> **Records for this task**:

━━━━━━━━

Source: an optimization exercise on an open RTL-to-GDS flow (aim: small area). Production flows keep margins and buffers that such runs may drop. In this exercise RTL edits were held to simulation tests only and were not proved equivalent to the original. No activity file was given, so power comes from the tool's default toggle rates.

Setup of before:
==> module cmd_parser, before the edit <==
module cmd_parser(
    input clk,
    input reset,
    input rxd,
    input smp,
    input [2:0] pos,
    input in_data,
    input done,
    input cnt6,
    output reg wv,       
    output wen,
    output reg [5:0] addr,
    output reg [7:0] data,
    output start
    );
    localparam CMD_R = 3'd0, CMD_W = 3'd1, ADDR_R = 3'd2, ADDR_W = 3'd3, DATA = 3'd5, RWAIT = 3'd4, RDW = 3'd6;
    reg [2:0] state;
    wire last = smp && pos == 3'd7;
    always @(posedge clk) begin
        if (!reset) begin
            state <= CMD_R;
            wv <= 1'b0;
        end else begin
            case (state)
                CMD_R, CMD_W: if (last) state <= rxd ? ADDR_W : ADDR_R;
                ADDR_W: if (last) state <= DATA;
                ADDR_R: if (last) state <= RWAIT;
                RWAIT: if (done) state <= RDW;
                DATA: if (last) begin state <= CMD_W; wv <= 1'b1; end
                RDW: if (cnt6) state <= CMD_R;
                default: state <= CMD_R;
            endcase
        end
    end
    always @(posedge clk)
        if ((state == ADDR_R || state == ADDR_W) && smp && !(pos[2] && pos[1]))
            addr <= {rxd, addr[5:1]};
    always @(posedge clk)
        if (state == DATA && smp)
            data <= {rxd, data[7:1]};
    assign wen = state == CMD_W || (state == ADDR_W && !in_data);
    assign start = (state == RDW) && cnt6;
endmodule
export LEC_CHECK = 0
export CAP_MARGIN = 20
export CORE_MARGIN = 2
export CORE_UTILIZATION = 40
export CTS_BUF_LIST = sky130_fd_sc_hd__clkbuf_8
export CTS_CLUSTER_DIAMETER = 60
export CTS_CLUSTER_SIZE = 18
export PLACE_DENSITY = 0.6
export SLEW_MARGIN = 20
create_clock -name core_clock -period 10.0 [get_ports {clk}]
standard.sh (not shown) runs the stock make flow with config.mk's settings and CLKGATE_MAP_FILE= SYNTH_SCRIPT=/design/flow/synth_recipe.tcl, a recipe that flattens the netlist after the stock synthesis.
==> flow/flow/run.sh <==
#!/bin/bash
# The standard layout (standard.sh), with two changes: clock tree synthesis
# without dummy load cells, and plain buf_1 cells as the port buffers.
# make's full output goes to standard.log; each tool's log is under orfs/logs.
set -euo pipefail
export CTS_ARGS="-sink_clustering_enable -repair_clock_nets -dont_use_dummy_load -buf_list sky130_fd_sc_hd__clkbuf_8 -sink_clustering_size 22 -sink_clustering_max_diameter 60"
export BUFFER_PORTS_ARGS="-buffer_cell sky130_fd_sc_hd__buf_1"
bash standard.sh > standard.log 2>&1
Input changes introduced in after (baseline for comparison: before):
-- flow/design.v --
<<< before, line 105
    output start
    );
    localparam CMD_R = 3'd0, CMD_W = 3'd1, ADDR_R = 3'd2, ADDR_W = 3'd3, DATA = 3'd5, RWAIT = 3'd4, RDW = 3'd6;
    reg [2:0] state;
    wire last = smp && pos == 3'd7;
    always @(posedge clk) begin
        if (!reset) begin
            state <= CMD_R;
            wv <= 1'b0;
        end else begin
            case (state)
                CMD_R, CMD_W: if (last) state <= rxd ? ADDR_W : ADDR_R;
                ADDR_W: if (last) state <= DATA;
                ADDR_R: if (last) state <= RWAIT;
                RWAIT: if (done) state <= RDW;
                DATA: if (last) begin state <= CMD_W; wv <= 1'b1; end
                RDW: if (cnt6) state <= CMD_R;
                default: state <= CMD_R;
            endcase
        end
    end
    always @(posedge clk)
        if ((state == ADDR_R || state == ADDR_W) && smp && !(pos[2] && pos[1]))
            addr <= {rxd, addr[5:1]};
    always @(posedge clk)
        if (state == DATA && smp)
            data <= {rxd, data[7:1]};
    assign wen = state == CMD_W || (state == ADDR_W && !in_data);
    assign start = (state == RDW) && cnt6;
endmodule
module register_file(
>>> after, line 105
    output start
    );
    reg w;
    reg [1:0] phase;
    wire last = smp && pos == 3'd7;
    always @(posedge clk) begin
        if (!reset) begin
            w <= 1'b0;
            phase <= 2'd0;
            wv <= 1'b0;
        end else begin
            case (phase)
                2'd0: if (last) begin phase <= 2'd1; w <= rxd; end
                2'd1: if (last) phase <= 2'd2;
                2'd2: if (last) begin phase <= 2'd0; wv <= 1'b1; end
                      else if (done && !w) phase <= 2'd3;
                2'd3: if (cnt6) phase <= 2'd0;
            endcase
        end
    end
    always @(posedge clk)
        if (phase == 2'd1 && smp && !(pos[2] && pos[1]))
            addr <= {rxd, addr[5:1]};
    always @(posedge clk)
        if (phase == 2'd2 && smp)
            data <= {rxd, data[7:1]};
    assign wen = w && !in_data;
    assign start = (phase == 2'd3) && cnt6;
endmodule
module register_file(
In the reports for after and before, the larger sequential share of layout area belongs to after. For post-synthesis to final-layout area growth, after and before come out practically identical. The total power draw on before is in line with that on after. after vs before, maximum cell stage delay along the critical path went down by 0.09 ns. after -> before: flip-flop and latch area delta 0, exact match. Max die area across after and before: before. before → after: first-iteration DRC count decreased 33; cell area has decreased. In after the cell area after synthesis turned out 46 um2 lower than in before. Of after and before, after shows the higher hold slack, with before below it. The horizontal die dimension was comparable across after and before. Reported for after and before, remaining design rule violation count turned out identical to the last digit. Relative to before, leakage power summed over all cells has decreased by about 0.7% in after. Compare after and before | wire length lower: after.

## separate check: timing with driven ports
The flow's constraints put no driver on any port. The routed layouts listed below were extracted and timed again, unchanged, in two steps.
Step 1 assumes that a clkbuf_16 drives the clock port and a buf_2 every other input.
Step 2 times the ports against the registers' clock, not the clock port: input delays grow and output delays shrink by t, the midpoint of the rising clock arrivals with the driver on.
a / b / c = ideal / step 1 / step 2; a / b = the first two.
| run | t (ns) | setup WS [ns] | worst setup path after step 2 | worst register clock-pin slew, ns |
|---|---|---|---|---|
| before | 0.598 | 6.022 / 5.982 / 6.579 | register to output | 0.12 / 0.12 |
| after | 0.625 | 6.069 / 6.028 / 6.653 | register to output | 0.12 / 0.12 |
After both steps setup and hold are still met in every run listed.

━━━━━━━━

> **How to complete this task**: Above are the records. Copy every line in them holding "output".

> **Written reply**:
    output reg wv,       
    output wen,
    output reg [5:0] addr,
    output reg [7:0] data,
    output start
# make's full output goes to standard.log; each tool's log is under orfs/logs.
    output start
    output start
Step 2 times the ports against the registers' clock, not the clock port: input delays grow and output delays shrink by t, the midpoint of the rising clock arrivals with the driver on.
| before | 0.598 | 6.022 / 5.982 / 6.579 | register to output | 0.12 / 0.12 |
| after | 0.625 | 6.069 / 6.028 / 6.653 | register to output | 0.12 / 0.12 |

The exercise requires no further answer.